How pocket money has changed
My Mum swears she only ever got 10p pocket money on a Saturday. I say she’s either got a very dodgy memory, or she’s older than she looks. Probably both. In any case, penny chews – the kind that cost 2p nowadays – used to be 4 a penny apparently. Which begs the question, how on earth did they earn their name in the first place?
Anyway, Saturday would come round, and off she would trot, with Lisa, the family German Shepherd, to spend her pocket money. A handful of black jacks, fruit salads, white mice, and a Caramac bar. Always a Caramac. Then straight home to watch Multi-Coloured Swap Shop. Thank heavens at least Noel Edmunds has remained intact, whilst DLT, Stuart Hall, and Rolf Harris and the other stars of Mummy’s childhood have fallen into disgrace. That’s how she spent her Saturday mornings, while her Dad was playing golf, and her Mum was baking next week’s biscuits.

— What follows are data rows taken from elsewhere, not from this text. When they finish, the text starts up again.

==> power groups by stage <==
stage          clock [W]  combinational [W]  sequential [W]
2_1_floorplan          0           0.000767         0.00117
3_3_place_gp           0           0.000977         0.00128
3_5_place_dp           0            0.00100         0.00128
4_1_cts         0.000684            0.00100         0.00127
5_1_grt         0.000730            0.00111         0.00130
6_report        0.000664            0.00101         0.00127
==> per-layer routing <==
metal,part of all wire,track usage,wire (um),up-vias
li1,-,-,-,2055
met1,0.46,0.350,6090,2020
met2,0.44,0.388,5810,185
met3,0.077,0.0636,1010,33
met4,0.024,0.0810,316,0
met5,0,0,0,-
[config.mk]
export PLATFORM = sky130hd
export DESIGN_NAME = banked_regfile
export DESIGN_NICKNAME = d
export VERILOG_FILES = /design/src/rtl/banked_regfile.sv
export SDC_FILE = /design/constraint.sdc
export NUM_CORES = 2
export LEC_CHECK = 0
export ABC_AREA = 1
export ABC_CLOCK_PERIOD_IN_PS = 6300
export BUFFER_PORTS_ARGS = -buffer_cell sky130_fd_sc_hd__clkbuf_2
export CAP_MARGIN = 40
export CORE_MARGIN = 2
export CORE_UTILIZATION = 25
export DETAILED_ROUTE_END_ITERATION = 16
export PLACE_DENSITY = 0.43
export SLEW_MARGIN = 20
export SYNTH_ARGS = -nofsm -noshare
export SYNTH_HDL_FRONTEND = slang
export SYNTH_SLANG_ARGS = --single-unit
[constraint.sdc]
create_clock -name clk -period 6.3 [get_ports clk]
set_input_delay 0.945 -clock clk [delete_from_list [all_inputs] [get_ports clk]]
set_output_delay 0.945 -clock clk [all_outputs]
set_load 0.03 [all_outputs]
[src/rtl/cfl_rst_sync.sv]
module cfl_rst_sync #(
  parameter int STAGES = 2
) (
  input  logic clk,
  input  logic rst_n_in,
  output logic rst_n_out
);
  logic [STAGES-1:0] sync_q;

  always_ff @(posedge clk or negedge rst_n_in) begin
    if (!rst_n_in) sync_q <= '0;
    else           sync_q <= {sync_q[STAGES-2:0], 1'b1};
  end

  assign rst_n_out = sync_q[STAGES-1];
endmodule

[src/rtl/cfl_link_pack.sv]
module cfl_link_pack #(
  parameter int DATA_W = 32,
  parameter int PC_W   = 9
) (
  input  logic [PC_W-1:0]   ret_addr,
  input  logic              cur_z,
  input  logic              cur_c,
  input  logic              save_z,
  input  logic              save_c,
  input  logic [DATA_W-1:0] old_word,
  output logic [DATA_W-1:0] link_word
);
  localparam int C_POS = PC_W;
  localparam int Z_POS = PC_W + 1;

  always_comb begin
    link_word = old_word;
    link_word[PC_W-1:0] = ret_addr;
    if (save_c) link_word[C_POS] = cur_c;
    if (save_z) link_word[Z_POS] = cur_z;
  end
endmodule
File: src/rtl/tw_reg_slave.sv
module tw_reg_slave
  import tw_pkg::*;
#(
  parameter int SYNC_STAGES = 2,
  parameter int NUM_REGS    = 8,
  parameter int DATA_W      = 16
) (
  input  logic clk,
  input  logic rst_n,
  input  logic sen_n,
  input  logic sclk,
  input  logic sdio_i,
  output logic sdio_o,
  output logic sdio_oe
);
  logic              sen_high;
  logic              sclk_rise;
  logic              sclk_fall;
  logic              sdio_bit;
  logic              wr_en;
  logic [ADDR_W-1:0] wr_addr;
  logic [ADDR_W-1:0] rd_addr;
  logic [DATA_W-1:0] wr_data;
  logic [DATA_W-1:0] rd_data;

  tw_sync #(.STAGES(SYNC_STAGES)) u_sync (
    .clk       (clk),
    .rst_n     (rst_n),
    .sen_n     (sen_n),
    .sclk      (sclk),
    .sdio_i    (sdio_i),
    .sen_high  (sen_high),
    .sclk_rise (sclk_rise),
    .sclk_fall (sclk_fall),
    .sdio_bit  (sdio_bit)
  );

  tw_frame #(.DATA_W(DATA_W)) u_frame (
    .clk       (clk),
    .rst_n     (rst_n),
    .sen_high  (sen_high),
    .sclk_rise (sclk_rise),
    .sclk_fall (sclk_fall),
    .sdio_bit  (sdio_bit),
    .rd_data   (rd_data),
    .rd_addr   (rd_addr),
    .wr_en     (wr_en),
    .wr_addr   (wr_addr),
    .wr_data   (wr_data),
    .sdio_o    (sdio_o),
    .sdio_oe   (sdio_oe)
  );

  tw_regfile #(.NUM_REGS(NUM_REGS), .DATA_W(DATA_W)) u_regs (
    .clk     (clk),
    .rst_n   (rst_n),
    .wr_en   (wr_en),
    .wr_addr (wr_addr),
    .wr_data (wr_data),
    .rd_addr (rd_addr),
    .rd_data (rd_data)
  );

  p_abort_no_write_r6: assert property (@(posedge clk) disable iff (!rst_n)
    sen_high |-> !wr_en);

  p_release_on_disable_r8: assert property (@(posedge clk) disable iff (!rst_n)
    sen_high |=> !sdio_oe);

  p_reset_quiet_r1: assert property (@(posedge clk)
    !rst_n |-> !sdio_oe);

endmodule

On this particular morning, she had taken off as usual, with her measley 10p, and Lisa the dog, tying the lead carefully to the post outside the newsagent’s. She had watched her Saturday TV,
licked bowls helped out in the kitchen and had a bit of lunch – apparently Campbell’s cream of tomato soup was a favourite – I knew I was adopted! The afternoon wore on, and her Dad came home and fed the dog before going back up to the shops for the ritual Saturday takeaway. Only the dog wouldn’t come for her dinner. Highly unusual, she must be sickening for something. They called, they yelled, they searched, but no Lisa. Then Mummy remembered.

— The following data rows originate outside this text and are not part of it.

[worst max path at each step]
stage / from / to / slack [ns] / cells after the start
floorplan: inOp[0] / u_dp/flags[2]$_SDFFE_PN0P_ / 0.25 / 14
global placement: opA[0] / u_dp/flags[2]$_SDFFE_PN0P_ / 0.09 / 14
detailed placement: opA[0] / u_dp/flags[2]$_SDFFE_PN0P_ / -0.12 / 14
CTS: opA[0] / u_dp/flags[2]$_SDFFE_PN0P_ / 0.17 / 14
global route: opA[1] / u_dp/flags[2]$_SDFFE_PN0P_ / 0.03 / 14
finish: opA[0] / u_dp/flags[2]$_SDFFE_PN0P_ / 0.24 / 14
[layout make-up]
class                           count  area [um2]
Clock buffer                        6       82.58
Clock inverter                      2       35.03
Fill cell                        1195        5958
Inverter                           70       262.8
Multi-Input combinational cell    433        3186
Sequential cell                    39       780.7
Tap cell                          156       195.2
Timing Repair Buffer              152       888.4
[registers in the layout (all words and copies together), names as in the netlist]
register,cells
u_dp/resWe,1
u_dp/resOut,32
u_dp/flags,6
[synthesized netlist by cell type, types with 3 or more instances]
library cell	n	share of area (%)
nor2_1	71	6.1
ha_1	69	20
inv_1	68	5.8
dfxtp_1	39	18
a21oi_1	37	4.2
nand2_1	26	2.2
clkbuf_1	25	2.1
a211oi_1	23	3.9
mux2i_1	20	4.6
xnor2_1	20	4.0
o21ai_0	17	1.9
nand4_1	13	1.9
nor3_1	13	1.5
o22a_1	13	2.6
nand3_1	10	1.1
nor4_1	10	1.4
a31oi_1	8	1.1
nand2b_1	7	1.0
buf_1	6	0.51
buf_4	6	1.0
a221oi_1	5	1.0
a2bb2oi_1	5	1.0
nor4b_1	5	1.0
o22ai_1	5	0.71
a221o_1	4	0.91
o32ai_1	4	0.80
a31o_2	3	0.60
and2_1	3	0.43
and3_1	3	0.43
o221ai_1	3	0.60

She ran, Grandad drove the 2 minutes it took to get to the newsagent’s, where the dog was waiting patiently, tied securely to the post, with a quizzical look on her face…

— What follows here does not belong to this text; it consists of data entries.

`src/rtl/dma_irq_pkg.sv`:
```
package dma_irq_pkg;
  localparam int unsigned NUM_EVT  = 8;
  localparam int unsigned CNT_W    = 3;
  localparam int unsigned CNT_LSB  = 13;
  localparam int unsigned REG_W    = CNT_LSB + CNT_W;
  localparam int unsigned ADDR_W   = 4;

  typedef enum logic [ADDR_W-1:0] {
    OFF_STATUS = 4'h0,
    OFF_UNMASK = 4'h4,
    OFF_MASKSET = 4'h8,
    OFF_MASK   = 4'hC
  } reg_off_e;

  typedef enum int unsigned {
    EV_MEM_DONE  = 0,
    EV_DONE      = 1,
    EV_BUS_ERR   = 2,
    EV_TO_STRM   = 3,
    EV_TO_MEM    = 4,
    EV_THRESH    = 5,
    EV_BAD_ACC   = 6,
    EV_FIFO_OVF  = 7
  } evt_bit_e;
endpackage

```
`src/rtl/irq_flag_bank.sv`:
```
module irq_flag_bank #(
  parameter int unsigned N = 8
) (
  input  logic         clk_i,
  input  logic         rst_ni,
  input  logic [N-1:0] set_i,
  input  logic [N-1:0] clr_i,
  output logic [N-1:0] flag_o
);
  logic [N-1:0] flag_q;

  // set has priority over clear in the same cycle
  always_ff @(posedge clk_i or negedge rst_ni) begin
    if (!rst_ni) flag_q <= '0;
    else         flag_q <= (flag_q & ~clr_i) | set_i;
  end

  assign flag_o = flag_q;

  assert_evt_sets_R4: assert property (@(posedge clk_i) disable iff (!rst_ni)
    (set_i != '0) |=> ((flag_q & $past(set_i)) == $past(set_i)));

  assert_clr_drops_R3: assert property (@(posedge clk_i) disable iff (!rst_ni)
    ((clr_i & ~set_i) != '0) |=> ((flag_q & $past(clr_i & ~set_i)) == '0));

  assert_hold_R3: assert property (@(posedge clk_i) disable iff (!rst_ni)
    1'b1 |=> ((flag_q & $past(flag_q & ~clr_i)) == $past(flag_q & ~clr_i)));
endmodule

```
`src/rtl/irq_mask_reg.sv`:
```
module irq_mask_reg #(
  parameter int unsigned N = 8
) (
  input  logic         clk_i,
  input  logic         rst_ni,
  input  logic [N-1:0] unmask_i,
  input  logic [N-1:0] maskset_i,
  output logic [N-1:0] mask_o
);
  logic [N-1:0] mask_q;

  always_ff @(posedge clk_i or negedge rst_ni) begin
    if (!rst_ni) mask_q <= '1;
    else         mask_q <= (mask_q & ~unmask_i) | maskset_i;
  end

  assign mask_o = mask_q;

  assert_unmask_R5: assert property (@(posedge clk_i) disable iff (!rst_ni)
    ((unmask_i != '0) && (maskset_i == '0)) |=> ((mask_q & $past(unmask_i)) == '0));

  assert_maskset_R6: assert property (@(posedge clk_i) disable iff (!rst_ni)
    (maskset_i != '0) |=> ((mask_q & $past(maskset_i)) == $past(maskset_i)));
endmodule

```
`src/rtl/done_counter.sv`:
```
module done_counter #(
  parameter int unsigned W = 3
) (
  input  logic         clk_i,
  input  logic         rst_ni,
  input  logic         inc_i,
  input  logic         dec_i,
  output logic [W-1:0] cnt_o
);
  logic [W-1:0] cnt_q;

  // natural modulo 2**W wrap
  always_ff @(posedge clk_i or negedge rst_ni) begin
    if (!rst_ni)               cnt_q <= '0;
    else if (inc_i && !dec_i)  cnt_q <= cnt_q + W'(1);
    else if (dec_i && !inc_i)  cnt_q <= cnt_q - W'(1);
  end

  assign cnt_o = cnt_q;

  assert_cnt_up_R8: assert property (@(posedge clk_i) disable iff (!rst_ni)
    (inc_i && !dec_i) |=> (cnt_q == W'($past(cnt_q) + W'(1))));

  assert_cnt_down_R9: assert property (@(posedge clk_i) disable iff (!rst_ni)
    (dec_i && !inc_i) |=> (cnt_q == W'($past(cnt_q) - W'(1))));

  assert_cnt_hold_R9: assert property (@(posedge clk_i) disable iff (!rst_ni)
    (inc_i == dec_i) |=> $stable(cnt_q));
endmodule

```
`src/rtl/dma_irq_ctrl.sv`:
```
module dma_irq_ctrl
  import dma_irq_pkg::*;
(
  input  logic               clk_i,
  input  logic               rst_ni,
  input  logic [NUM_EVT-1:0] evt_i,
  input  logic               we_i,
  input  logic [ADDR_W-1:0]  addr_i,
  input  logic [NUM_EVT-1:0] wdata_i,
  output logic [REG_W-1:0]   rdata_o,
  output logic               irq_o
);
  logic [NUM_EVT-1:0] flag, mask, clr, unmask, maskset;
  logic [CNT_W-1:0]   cnt;
  logic               dec;

  assign clr     = (we_i && addr_i == OFF_STATUS)  ? wdata_i : '0;
  assign unmask  = (we_i && addr_i == OFF_UNMASK)  ? wdata_i : '0;
  assign maskset = (we_i && addr_i == OFF_MASKSET) ? wdata_i : '0;
  // count down only when a set done flag is acknowledged
  assign dec     = clr[EV_DONE] & flag[EV_DONE];

  irq_flag_bank #(.N(NUM_EVT)) u_flags (
    .clk_i(clk_i), .rst_ni(rst_ni), .set_i(evt_i), .clr_i(clr), .flag_o(flag)
  );

  irq_mask_reg #(.N(NUM_EVT)) u_mask (
    .clk_i(clk_i), .rst_ni(rst_ni), .unmask_i(unmask), .maskset_i(maskset),
    .mask_o(mask)
  );

  done_counter #(.W(CNT_W)) u_cnt (
    .clk_i(clk_i), .rst_ni(rst_ni), .inc_i(evt_i[EV_DONE]), .dec_i(dec),
    .cnt_o(cnt)
  );

  always_comb begin
    rdata_o = '0;
    unique case (addr_i)
      OFF_STATUS: begin
        rdata_o[NUM_EVT-1:0]       = flag;
        rdata_o[CNT_LSB +: CNT_W]  = cnt;
      end
      OFF_MASK:   rdata_o[NUM_EVT-1:0] = mask;
      default:    rdata_o = '0;
    endcase
  end

  assign irq_o = |(flag & ~mask);

  assert_masked_quiet_R7: assert property (@(posedge clk_i) disable iff (!rst_ni)
    (mask == '1) |-> !irq_o);

  assert_irq_needs_flag_R7: assert property (@(posedge clk_i) disable iff (!rst_ni)
    irq_o |-> (flag != '0));
endmodule

```
`config.mk`:
```
export PLATFORM = sky130hd
export DESIGN_NAME = dma_irq_ctrl
export DESIGN_NICKNAME = d
export VERILOG_FILES = /design/src/rtl/dma_irq_pkg.sv /design/src/rtl/irq_flag_bank.sv /design/src/rtl/irq_mask_reg.sv /design/src/rtl/done_counter.sv /design/src/rtl/dma_irq_ctrl.sv
export SDC_FILE = /design/constraint.sdc
export NUM_CORES = 1
export LEC_CHECK = 0
export BUFFER_PORTS_ARGS = -buffer_cell sky130_fd_sc_hd__clkbuf_2
export CORE_MARGIN = 2
export CORE_UTILIZATION = 36
export CTS_CLUSTER_SIZE = 8
export DETAILED_ROUTE_END_ITERATION = 8
export PLACE_DENSITY = 0.74
export SLEW_MARGIN = 20
export SYNTH_ARGS = -nofsm -noshare
export SYNTH_HDL_FRONTEND = slang
export SYNTH_SLANG_ARGS = --single-unit
```
`constraint.sdc`:
```
create_clock -name clk_i -period 1.95 [get_ports clk_i]
set_input_delay 0.39 -clock clk_i [delete_from_list [all_inputs] [get_ports clk_i]]
set_output_delay 0.39 -clock clk_i [all_outputs]
set_load 0.03 [all_outputs]
```
==> reports/summary.txt <==
Clock Skew - 0.000750 ns
fin crit share - 1.03
WL final - 2500 um
CP Capture Type - output pin
CP Cell Sequence - o22ai_2 > or4_4 > buf_8
failing checks - setup timing
vias in the first global route - 914
Tot GR Track Use - 0.156
share of cells above drive strength 1 - 0.427
Iteration-0 DRC Markers - 18
status - complete, but fails checks
post-synthesis compound-gate area fraction - 0.211
synthesized area per cell - 10.6 sq um
CP bufs+invs - 1
Die Y - 58.4 um
vias per inst - 5.36
largest net degree at the start of global routing - 20
Worst EP arrival - 1.62 ns
post-synthesis cell area - 1070 sq um
Yosys cell types - 25
min Tclk post-route - 2.01 ns
Synth Instances - 101
TritonRoute pass-1 iters - 4
DRC Markers - 0
Pwr Density - 780 nW/um^2
CP max-delay cell - dfstp_2
cell family with most CP delay - flip-flops
H-Tree Depth - 1
slowest stage delay, CP - 0.56 ns
FFs w/ async S/R, synth - 1.00
reg-to-reg startpoint - u_flags.flag_o[1]
Yosys reg bits - 19
first-pass GRT wire length - 4090 um
Buffers on Ports - 34
initial antenna violation count - 0
global route overflow - 0
root buffer cell - clkbuf_4
cell taking the most area after synthesis - dfrtp_1
largest family of logic cells by synthesized area - compound AO/OA/AOI/OAI gates
Vias - 933
Worst Setup EP - irq_o
# rows - 19
clk_lat worst skew - 0.29 ns
CTS tree - built
Setup Viol. Count Final - 1
critical path type - reg2out
Reg clk slew, reported paths - 0.10 ns
CTS sink cnt - 19
Hold-fix buffers, CTS - 0
Simple-Gate Fraction of Synth Area - 0.165
Adder-Cell Fraction of Synth Area - 0.0305
Final HPWL DP - 1850 um
synthesis-to-layout area growth - 26.3%
die extent in x - 58.4 um
RR Endpoint - u_cnt.cnt_o[2]
CTS Buffer Depth - 2
Inserted Diodes - 0
FMAX - 498 MHz
total power - 1.05 mW
RSZ-0062 raised after global routing - true
Final WS setup - -0.0580 ns
max-capacitance violation count - 0
Crit path required time - 1.56 ns
leak pwr - 0.676 nW
Worst Setup Slack post-DPL - 0.0531 ns
TNS Setup - -0.0580 ns
post-synthesis mux area share - 0.0106
Core Footprint - 2780 sq um
part of the Yosys area used for sequential elements - 0.455
synth cell count leaders - a22o_1, nand3_1, dfrtp_1
synthesis warning total - 0
Final Max Slew Viols - 0
Post-DP Area - 1250 sq um
Post-Synth XOR/XNOR Area - 0.0246
crit-path max FO - 2
full die area - 3410 sq um
most used flip-flop cell after synthesis - dfrtp_1
Post-synth EDFFs - 0
WL/cell - 14.4 um
Hold/Removal Path Class - in2async
Worst VDD drop - 0.000408 V
Synth top area share - 0.258
R2R cell count - 7
synth top area cells - dfrtp_1, dfstp_2, a22o_1
Layout Nets - 169
Reg2Reg Setup Slack - 0.37 ns
placer's final routability congestion estimate - 0.774
final hold vios - 0
Worst setup SP type - flop
fin util - 0.484
Routed Antenna Nets - 0
Levels on crit path - 3
Critical Path Source - u_mask.mask_o[5]
CTS Buf Count - 3
post-route cell area - 1350 sq um
I/O pins - 40
Starting Density - 0.383
[layout by cell type, fill, tap and decap left out]
cell and n:
xnor2_1 1, nand3_1 16, nor3_4 1, fa_1 1, dfstp_2 8, nor2_1 1
nor4_1 1, dfrtp_1 11, o22ai_1 2, buf_4 10, xor2_1 2, clkbuf_1 1
and2_1 4, nor3b_4 1, ha_1 1, buf_8 1, inv_1 9, o22ai_2 2
nor2b_1 1, or4_4 1, and3_1 1, clkbuf_2 33, mux2_2 1, a21o_1 8
nand4_1 1, a22o_1 16, conb_1 5, clkbuf_4 3
[how the worst min path moves through the flow]
| stage | depth (start not counted) | slack [ns] | endpoint | start |
|---|---|---|---|---|
| floorplan | 0 | 0.09 | u_cnt.cnt_o[0] | rst_ni |
| global placement | 1 | 0.36 | u_flags.flag_o[2] | rst_ni |
| detailed placement | 1 | 0.37 | u_flags.flag_o[2] | rst_ni |
| CTS | 1 | 0.04 | u_flags.flag_o[2] | rst_ni |
| global route | 1 | 0.05 | u_flags.flag_o[4] | rst_ni |
| finish | 1 | 0.03 | u_flags.flag_o[2] | rst_ni |
[layout make-up]
cell class | count | area (sq um)
flip-flops and latches | 19 | 485
clock buffers | 4 | 26.3
multi-input cells | 67 | 507
fillers | 270 | 1440
well taps | 31 | 38.8
repair buffers | 44 | 255
inverters | 9 | 33.8
[metrics by stage]
| stage | hold WS, ns | instances |
|---|---|---|
| final | 0.0338 | 174 |
| after global routing | 0.0451 | 174 |
| after CTS | 0.0395 | 174 |
| after detailed placement | 0.369 | 164 |
| after global placement | 0.363 | 164 |
| after floorplan | 0.0944 | 105 |
[metal layers]
metal,track usage,up-vias,routed length [um]
met2,0.294,22,1380
met3,0.0352,4,100
met5,0,-,0
met1,0.175,467,999
met4,0.0399,0,21
li1,-,440,-
[state kept, by name, summed over array words and instances, names as in the netlist]
signal          flops
u_mask.mask_o       8
u_cnt.cnt_o         3
u_flags.flag_o      8
[report_power, final]
| part | switching [mW] | internal (mW) |
|---|---|---|
| sequential | 0.0588 | 0.497 |
| combinational | 0.142 | 0.158 |
| clock | 0.115 | 0.0795 |
| total | 0.315 | 0.734 |
[repair_timing]
action / in CTS / in global routing
buffers inserted: 6 / 0
gates resized for setup: 4 / 2
endpoints found under the setup margin: 1 / 1
pin swaps: 1 / 0
[logic make-up after synthesis]
family	count (synthesis)
multiplexers	1
adder cells (fa/ha/maj)	2
other	1
XOR/XNOR	3
AO/OA/AOI/OAI	28
flip-flops	19
AND/OR/NAND/NOR	28
buffers and inverters	19
(Power assumes the default switching activity.)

This post is an entry into theTots100/Roosterbank Pocket Money Competition, which I’m hoping to win because it will force Mummy to finally get round to opening me a Roosterbank account, which I’ve been nagging her about for ages! That way maybe I’ll stop squandering my weekly £2 (yes £2 – I’d love to know how that equates to what Mummy used to get, given inflation over the last 57 years (that may be an exaggeration, but I’m not fessing up to anything)), and save it up for something a bit more meaningful!